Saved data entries
--- START ---
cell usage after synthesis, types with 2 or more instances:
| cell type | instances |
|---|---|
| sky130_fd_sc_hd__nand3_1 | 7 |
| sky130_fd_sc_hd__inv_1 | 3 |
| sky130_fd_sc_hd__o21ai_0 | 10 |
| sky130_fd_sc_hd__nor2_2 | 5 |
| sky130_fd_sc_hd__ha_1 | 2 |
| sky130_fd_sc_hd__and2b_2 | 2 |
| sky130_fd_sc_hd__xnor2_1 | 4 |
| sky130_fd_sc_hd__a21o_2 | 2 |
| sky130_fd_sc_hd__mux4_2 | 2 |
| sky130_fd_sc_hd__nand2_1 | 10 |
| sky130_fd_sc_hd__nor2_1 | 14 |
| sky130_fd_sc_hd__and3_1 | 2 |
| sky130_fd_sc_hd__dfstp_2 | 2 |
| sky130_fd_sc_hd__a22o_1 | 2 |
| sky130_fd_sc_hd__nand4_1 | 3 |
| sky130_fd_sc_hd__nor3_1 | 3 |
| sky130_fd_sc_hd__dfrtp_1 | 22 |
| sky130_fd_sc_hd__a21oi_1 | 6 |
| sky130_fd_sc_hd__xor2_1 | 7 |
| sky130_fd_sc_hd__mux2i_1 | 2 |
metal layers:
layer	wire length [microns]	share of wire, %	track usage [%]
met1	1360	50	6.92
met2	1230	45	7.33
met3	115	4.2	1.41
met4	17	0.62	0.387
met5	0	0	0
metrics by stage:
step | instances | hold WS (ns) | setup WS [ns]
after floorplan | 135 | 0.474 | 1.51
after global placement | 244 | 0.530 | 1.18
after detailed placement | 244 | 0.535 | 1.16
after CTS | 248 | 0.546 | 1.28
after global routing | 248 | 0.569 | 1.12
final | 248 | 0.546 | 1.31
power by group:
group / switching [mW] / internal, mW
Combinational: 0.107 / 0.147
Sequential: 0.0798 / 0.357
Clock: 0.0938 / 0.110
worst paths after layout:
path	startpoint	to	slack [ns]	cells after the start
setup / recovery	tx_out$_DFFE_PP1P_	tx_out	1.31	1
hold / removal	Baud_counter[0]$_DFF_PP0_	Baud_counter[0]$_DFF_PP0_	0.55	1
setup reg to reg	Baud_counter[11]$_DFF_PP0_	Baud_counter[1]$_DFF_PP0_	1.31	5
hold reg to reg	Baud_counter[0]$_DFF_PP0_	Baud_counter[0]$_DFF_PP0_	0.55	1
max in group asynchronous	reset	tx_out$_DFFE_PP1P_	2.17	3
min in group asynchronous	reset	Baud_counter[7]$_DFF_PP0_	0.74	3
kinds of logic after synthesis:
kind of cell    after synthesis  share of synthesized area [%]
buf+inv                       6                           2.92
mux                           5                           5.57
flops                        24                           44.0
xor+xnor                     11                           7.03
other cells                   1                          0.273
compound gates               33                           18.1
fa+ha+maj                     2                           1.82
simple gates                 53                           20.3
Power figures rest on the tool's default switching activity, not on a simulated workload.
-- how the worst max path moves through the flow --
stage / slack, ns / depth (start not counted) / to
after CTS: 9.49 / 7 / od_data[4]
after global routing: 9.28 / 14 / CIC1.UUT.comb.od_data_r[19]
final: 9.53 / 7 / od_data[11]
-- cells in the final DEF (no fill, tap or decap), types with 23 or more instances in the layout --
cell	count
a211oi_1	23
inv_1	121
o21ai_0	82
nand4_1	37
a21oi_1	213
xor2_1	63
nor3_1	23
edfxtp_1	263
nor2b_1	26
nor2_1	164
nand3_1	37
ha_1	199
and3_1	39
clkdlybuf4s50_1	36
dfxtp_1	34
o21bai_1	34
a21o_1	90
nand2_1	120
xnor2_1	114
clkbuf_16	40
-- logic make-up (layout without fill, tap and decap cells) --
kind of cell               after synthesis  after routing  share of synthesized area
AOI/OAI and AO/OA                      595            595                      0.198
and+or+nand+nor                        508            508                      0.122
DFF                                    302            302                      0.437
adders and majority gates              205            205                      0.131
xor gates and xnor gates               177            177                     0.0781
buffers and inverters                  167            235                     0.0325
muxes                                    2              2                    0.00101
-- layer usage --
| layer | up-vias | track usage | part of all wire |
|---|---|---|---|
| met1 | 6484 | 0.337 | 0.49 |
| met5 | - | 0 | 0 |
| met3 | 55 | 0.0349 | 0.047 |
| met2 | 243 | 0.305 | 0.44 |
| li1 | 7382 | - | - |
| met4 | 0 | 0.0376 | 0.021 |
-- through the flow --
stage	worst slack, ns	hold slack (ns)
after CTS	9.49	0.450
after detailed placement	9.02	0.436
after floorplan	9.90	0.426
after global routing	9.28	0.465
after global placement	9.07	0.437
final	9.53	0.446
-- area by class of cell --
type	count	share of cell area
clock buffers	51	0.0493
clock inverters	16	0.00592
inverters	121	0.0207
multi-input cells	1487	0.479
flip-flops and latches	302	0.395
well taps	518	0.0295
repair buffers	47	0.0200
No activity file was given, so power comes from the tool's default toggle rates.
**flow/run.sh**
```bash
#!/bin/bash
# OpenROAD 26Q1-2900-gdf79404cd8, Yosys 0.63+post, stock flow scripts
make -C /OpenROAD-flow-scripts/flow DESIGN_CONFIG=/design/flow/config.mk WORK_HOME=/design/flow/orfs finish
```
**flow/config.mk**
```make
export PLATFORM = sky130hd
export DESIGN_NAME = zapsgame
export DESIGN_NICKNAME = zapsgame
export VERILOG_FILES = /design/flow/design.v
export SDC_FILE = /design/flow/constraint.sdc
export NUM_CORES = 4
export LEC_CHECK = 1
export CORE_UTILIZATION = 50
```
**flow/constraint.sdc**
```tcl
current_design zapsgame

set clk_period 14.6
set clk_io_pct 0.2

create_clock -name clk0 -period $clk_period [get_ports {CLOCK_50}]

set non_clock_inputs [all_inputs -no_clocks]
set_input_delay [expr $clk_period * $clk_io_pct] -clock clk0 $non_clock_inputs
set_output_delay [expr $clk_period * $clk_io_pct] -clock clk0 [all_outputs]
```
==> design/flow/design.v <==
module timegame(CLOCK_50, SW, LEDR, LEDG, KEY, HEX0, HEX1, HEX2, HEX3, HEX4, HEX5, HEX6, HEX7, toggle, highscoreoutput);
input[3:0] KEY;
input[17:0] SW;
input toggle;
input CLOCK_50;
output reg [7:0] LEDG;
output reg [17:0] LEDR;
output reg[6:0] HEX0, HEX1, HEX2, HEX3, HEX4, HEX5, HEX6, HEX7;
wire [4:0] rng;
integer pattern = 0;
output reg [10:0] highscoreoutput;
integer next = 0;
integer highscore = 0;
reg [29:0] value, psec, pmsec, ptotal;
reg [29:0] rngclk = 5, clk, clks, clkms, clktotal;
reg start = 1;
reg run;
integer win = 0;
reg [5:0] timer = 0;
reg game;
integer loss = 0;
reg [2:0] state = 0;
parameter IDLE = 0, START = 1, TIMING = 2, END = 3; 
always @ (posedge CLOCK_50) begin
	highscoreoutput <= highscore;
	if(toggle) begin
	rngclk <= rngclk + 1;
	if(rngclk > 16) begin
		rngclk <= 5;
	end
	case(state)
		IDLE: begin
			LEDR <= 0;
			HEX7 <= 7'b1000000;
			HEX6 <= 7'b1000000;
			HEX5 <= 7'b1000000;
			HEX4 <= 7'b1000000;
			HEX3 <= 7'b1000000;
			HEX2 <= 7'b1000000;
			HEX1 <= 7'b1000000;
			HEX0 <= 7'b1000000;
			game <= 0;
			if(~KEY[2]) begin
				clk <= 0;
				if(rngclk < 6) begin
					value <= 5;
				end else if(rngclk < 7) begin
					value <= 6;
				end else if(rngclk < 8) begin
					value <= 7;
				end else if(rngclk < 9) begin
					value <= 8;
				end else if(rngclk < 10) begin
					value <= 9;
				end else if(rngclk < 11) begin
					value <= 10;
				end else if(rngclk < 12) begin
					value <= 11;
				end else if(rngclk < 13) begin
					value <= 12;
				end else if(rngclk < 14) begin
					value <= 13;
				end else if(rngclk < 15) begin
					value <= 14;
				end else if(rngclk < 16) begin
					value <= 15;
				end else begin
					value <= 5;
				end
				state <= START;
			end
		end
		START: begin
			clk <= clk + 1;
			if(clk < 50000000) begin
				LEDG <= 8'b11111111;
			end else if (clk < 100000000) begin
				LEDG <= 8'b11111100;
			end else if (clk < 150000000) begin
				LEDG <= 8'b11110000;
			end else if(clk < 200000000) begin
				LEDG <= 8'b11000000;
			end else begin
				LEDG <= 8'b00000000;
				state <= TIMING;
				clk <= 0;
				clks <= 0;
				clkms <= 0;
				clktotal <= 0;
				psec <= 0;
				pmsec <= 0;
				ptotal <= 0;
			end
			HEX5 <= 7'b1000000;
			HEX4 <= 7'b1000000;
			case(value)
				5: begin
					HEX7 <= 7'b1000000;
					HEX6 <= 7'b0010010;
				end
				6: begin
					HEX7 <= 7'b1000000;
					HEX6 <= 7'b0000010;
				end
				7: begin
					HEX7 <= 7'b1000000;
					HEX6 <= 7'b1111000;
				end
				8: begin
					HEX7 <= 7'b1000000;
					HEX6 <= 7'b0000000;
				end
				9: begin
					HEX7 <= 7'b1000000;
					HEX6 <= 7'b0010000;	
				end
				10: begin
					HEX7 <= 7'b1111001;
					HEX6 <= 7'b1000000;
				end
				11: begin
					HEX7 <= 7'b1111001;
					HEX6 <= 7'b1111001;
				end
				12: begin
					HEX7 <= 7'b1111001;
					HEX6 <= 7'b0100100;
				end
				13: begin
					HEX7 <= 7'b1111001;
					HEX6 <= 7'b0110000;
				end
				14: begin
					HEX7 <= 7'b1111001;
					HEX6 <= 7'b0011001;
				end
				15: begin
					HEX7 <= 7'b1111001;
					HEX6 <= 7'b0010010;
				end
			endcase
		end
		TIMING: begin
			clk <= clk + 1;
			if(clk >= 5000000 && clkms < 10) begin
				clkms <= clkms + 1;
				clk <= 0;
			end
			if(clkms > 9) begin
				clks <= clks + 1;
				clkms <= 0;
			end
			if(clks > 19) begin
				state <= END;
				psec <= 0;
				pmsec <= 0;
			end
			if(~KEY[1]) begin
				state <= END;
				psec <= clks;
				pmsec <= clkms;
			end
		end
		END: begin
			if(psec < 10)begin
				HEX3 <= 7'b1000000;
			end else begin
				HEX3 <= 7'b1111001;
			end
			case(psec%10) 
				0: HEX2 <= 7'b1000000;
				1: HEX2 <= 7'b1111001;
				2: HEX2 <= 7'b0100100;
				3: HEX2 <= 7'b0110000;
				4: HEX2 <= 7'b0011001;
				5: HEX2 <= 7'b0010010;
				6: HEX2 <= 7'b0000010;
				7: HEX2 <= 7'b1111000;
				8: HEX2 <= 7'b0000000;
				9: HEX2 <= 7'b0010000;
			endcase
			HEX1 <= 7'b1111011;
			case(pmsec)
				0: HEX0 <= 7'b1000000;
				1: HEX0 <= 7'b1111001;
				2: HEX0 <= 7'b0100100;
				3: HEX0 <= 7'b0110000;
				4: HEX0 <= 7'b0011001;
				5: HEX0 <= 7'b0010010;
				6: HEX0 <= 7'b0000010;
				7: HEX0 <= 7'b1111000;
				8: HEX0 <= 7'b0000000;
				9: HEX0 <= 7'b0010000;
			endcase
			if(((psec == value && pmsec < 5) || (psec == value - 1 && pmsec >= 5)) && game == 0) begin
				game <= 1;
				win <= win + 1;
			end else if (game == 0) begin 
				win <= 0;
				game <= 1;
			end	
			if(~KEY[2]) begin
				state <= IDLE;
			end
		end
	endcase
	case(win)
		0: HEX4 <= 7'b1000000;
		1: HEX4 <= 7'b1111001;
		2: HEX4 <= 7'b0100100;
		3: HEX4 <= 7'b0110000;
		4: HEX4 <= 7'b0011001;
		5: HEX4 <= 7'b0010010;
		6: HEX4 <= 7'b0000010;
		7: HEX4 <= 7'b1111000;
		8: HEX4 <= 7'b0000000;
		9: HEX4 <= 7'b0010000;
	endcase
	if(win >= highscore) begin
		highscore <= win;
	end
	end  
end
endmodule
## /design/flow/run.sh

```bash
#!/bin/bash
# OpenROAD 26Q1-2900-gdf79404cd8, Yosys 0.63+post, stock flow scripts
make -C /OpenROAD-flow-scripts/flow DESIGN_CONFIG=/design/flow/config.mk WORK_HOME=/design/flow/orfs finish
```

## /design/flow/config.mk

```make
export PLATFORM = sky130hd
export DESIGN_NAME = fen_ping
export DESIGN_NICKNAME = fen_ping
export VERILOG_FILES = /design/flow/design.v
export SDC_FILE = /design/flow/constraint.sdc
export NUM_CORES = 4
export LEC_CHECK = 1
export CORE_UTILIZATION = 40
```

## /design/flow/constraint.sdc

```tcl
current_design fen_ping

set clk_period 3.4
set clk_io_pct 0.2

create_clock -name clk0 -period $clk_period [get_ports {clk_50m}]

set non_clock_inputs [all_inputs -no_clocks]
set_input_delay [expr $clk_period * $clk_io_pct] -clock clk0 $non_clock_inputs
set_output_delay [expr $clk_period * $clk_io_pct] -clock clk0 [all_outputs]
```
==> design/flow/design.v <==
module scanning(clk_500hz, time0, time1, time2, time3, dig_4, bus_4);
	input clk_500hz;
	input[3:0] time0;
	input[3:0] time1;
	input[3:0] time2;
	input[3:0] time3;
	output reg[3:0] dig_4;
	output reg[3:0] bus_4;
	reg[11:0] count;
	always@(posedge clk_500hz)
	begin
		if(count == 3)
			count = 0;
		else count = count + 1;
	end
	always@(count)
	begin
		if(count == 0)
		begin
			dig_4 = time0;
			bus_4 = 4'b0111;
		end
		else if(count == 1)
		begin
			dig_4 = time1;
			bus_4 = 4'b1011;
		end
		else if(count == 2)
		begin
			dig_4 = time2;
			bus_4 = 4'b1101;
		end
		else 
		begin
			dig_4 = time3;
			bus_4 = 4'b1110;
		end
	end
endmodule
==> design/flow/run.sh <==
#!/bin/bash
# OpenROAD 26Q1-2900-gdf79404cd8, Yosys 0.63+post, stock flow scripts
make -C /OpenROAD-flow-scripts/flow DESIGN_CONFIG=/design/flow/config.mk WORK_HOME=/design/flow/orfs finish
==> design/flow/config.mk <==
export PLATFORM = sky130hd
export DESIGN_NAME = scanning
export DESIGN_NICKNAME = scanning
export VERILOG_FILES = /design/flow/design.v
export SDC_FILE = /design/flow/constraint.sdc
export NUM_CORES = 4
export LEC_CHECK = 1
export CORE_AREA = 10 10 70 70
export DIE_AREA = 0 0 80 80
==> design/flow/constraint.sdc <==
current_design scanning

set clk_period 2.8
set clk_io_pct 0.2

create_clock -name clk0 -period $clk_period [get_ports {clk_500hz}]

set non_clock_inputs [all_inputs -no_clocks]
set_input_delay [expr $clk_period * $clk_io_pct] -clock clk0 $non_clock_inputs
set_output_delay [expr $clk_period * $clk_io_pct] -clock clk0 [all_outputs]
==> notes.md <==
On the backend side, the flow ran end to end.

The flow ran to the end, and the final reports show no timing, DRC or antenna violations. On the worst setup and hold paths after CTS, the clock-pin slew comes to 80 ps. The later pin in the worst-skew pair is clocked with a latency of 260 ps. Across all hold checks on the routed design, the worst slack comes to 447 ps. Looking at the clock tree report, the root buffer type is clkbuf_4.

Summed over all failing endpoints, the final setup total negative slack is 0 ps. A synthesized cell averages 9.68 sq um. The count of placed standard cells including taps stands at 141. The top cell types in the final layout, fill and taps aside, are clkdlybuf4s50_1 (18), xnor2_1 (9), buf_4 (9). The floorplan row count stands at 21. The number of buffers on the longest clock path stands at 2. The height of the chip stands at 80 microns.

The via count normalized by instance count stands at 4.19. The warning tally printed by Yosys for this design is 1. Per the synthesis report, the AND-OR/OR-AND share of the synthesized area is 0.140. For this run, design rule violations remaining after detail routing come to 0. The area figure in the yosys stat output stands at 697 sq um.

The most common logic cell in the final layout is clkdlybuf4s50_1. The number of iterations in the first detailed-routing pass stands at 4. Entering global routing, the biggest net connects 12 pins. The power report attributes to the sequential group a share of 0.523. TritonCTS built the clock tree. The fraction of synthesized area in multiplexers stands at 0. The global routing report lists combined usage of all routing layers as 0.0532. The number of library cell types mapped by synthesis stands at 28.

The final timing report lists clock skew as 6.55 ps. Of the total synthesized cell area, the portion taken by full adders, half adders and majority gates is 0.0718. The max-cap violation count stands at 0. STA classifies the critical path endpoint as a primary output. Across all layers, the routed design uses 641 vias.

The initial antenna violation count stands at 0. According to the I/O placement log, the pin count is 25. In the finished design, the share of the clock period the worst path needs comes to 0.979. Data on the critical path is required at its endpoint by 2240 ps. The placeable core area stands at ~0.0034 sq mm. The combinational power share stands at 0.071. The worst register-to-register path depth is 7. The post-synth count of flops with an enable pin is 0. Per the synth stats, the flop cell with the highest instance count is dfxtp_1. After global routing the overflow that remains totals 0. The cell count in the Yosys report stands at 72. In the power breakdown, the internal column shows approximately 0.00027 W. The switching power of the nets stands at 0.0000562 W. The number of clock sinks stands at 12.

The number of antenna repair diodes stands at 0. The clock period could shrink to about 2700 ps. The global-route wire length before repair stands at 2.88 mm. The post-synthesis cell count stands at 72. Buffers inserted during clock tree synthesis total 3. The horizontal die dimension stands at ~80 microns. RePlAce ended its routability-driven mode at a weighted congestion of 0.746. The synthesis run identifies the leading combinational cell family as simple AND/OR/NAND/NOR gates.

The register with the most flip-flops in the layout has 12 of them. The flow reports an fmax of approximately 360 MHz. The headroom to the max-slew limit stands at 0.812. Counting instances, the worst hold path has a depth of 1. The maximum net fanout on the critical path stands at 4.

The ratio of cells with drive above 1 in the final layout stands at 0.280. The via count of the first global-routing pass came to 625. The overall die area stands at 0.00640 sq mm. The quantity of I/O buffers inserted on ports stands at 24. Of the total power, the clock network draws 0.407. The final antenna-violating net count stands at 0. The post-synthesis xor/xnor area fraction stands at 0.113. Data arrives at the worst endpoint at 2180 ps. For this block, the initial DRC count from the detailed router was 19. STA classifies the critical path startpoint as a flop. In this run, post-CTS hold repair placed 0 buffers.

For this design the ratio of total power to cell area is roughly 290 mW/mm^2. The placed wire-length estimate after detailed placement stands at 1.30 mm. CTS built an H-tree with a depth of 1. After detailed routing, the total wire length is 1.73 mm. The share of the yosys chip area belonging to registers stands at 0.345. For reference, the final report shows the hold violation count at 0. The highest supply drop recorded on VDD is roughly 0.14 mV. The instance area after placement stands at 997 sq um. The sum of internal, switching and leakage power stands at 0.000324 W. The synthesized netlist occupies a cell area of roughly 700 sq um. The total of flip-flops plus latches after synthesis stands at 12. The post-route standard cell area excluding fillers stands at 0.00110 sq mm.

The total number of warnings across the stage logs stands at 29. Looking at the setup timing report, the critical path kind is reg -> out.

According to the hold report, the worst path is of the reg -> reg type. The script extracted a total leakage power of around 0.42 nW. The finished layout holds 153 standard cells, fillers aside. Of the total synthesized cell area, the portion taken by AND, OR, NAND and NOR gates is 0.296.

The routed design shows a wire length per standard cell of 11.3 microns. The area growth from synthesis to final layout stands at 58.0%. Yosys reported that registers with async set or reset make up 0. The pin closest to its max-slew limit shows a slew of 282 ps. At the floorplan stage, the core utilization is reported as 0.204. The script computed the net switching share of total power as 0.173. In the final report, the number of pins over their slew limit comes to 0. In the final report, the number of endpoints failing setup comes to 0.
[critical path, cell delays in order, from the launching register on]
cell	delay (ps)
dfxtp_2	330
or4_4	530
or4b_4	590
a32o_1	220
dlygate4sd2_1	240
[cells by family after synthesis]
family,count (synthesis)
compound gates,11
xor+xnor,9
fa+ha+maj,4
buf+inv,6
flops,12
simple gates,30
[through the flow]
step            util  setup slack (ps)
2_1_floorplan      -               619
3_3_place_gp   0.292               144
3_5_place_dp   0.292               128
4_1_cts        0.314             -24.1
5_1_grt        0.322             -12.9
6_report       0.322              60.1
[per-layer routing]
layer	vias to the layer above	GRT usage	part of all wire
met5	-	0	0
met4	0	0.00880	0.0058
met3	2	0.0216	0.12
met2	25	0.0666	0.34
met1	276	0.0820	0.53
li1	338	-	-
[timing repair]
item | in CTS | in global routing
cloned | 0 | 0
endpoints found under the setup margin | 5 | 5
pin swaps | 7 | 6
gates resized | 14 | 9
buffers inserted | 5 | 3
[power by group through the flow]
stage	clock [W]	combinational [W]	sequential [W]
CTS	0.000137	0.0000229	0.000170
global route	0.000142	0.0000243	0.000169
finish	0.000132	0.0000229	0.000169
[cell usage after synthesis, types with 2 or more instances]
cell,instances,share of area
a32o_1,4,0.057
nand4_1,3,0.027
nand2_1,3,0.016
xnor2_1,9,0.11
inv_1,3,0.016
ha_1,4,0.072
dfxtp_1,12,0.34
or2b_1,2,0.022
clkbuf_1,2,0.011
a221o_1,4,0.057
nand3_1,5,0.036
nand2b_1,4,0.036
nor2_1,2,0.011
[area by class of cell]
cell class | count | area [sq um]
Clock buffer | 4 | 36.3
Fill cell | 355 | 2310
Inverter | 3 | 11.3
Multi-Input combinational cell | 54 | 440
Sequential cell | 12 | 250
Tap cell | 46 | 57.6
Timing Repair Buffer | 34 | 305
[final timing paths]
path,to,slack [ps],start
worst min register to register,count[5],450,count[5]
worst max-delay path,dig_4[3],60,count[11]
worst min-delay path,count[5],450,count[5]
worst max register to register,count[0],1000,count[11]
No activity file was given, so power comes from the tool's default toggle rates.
--- END ---
- _TASK_:
If the string "inverters" is in a line of the entries, pick that line out.

- _TASK ANSWER_:
buffers and inverters                  167            235                     0.0325
clock inverters	16	0.00592
inverters	121	0.0207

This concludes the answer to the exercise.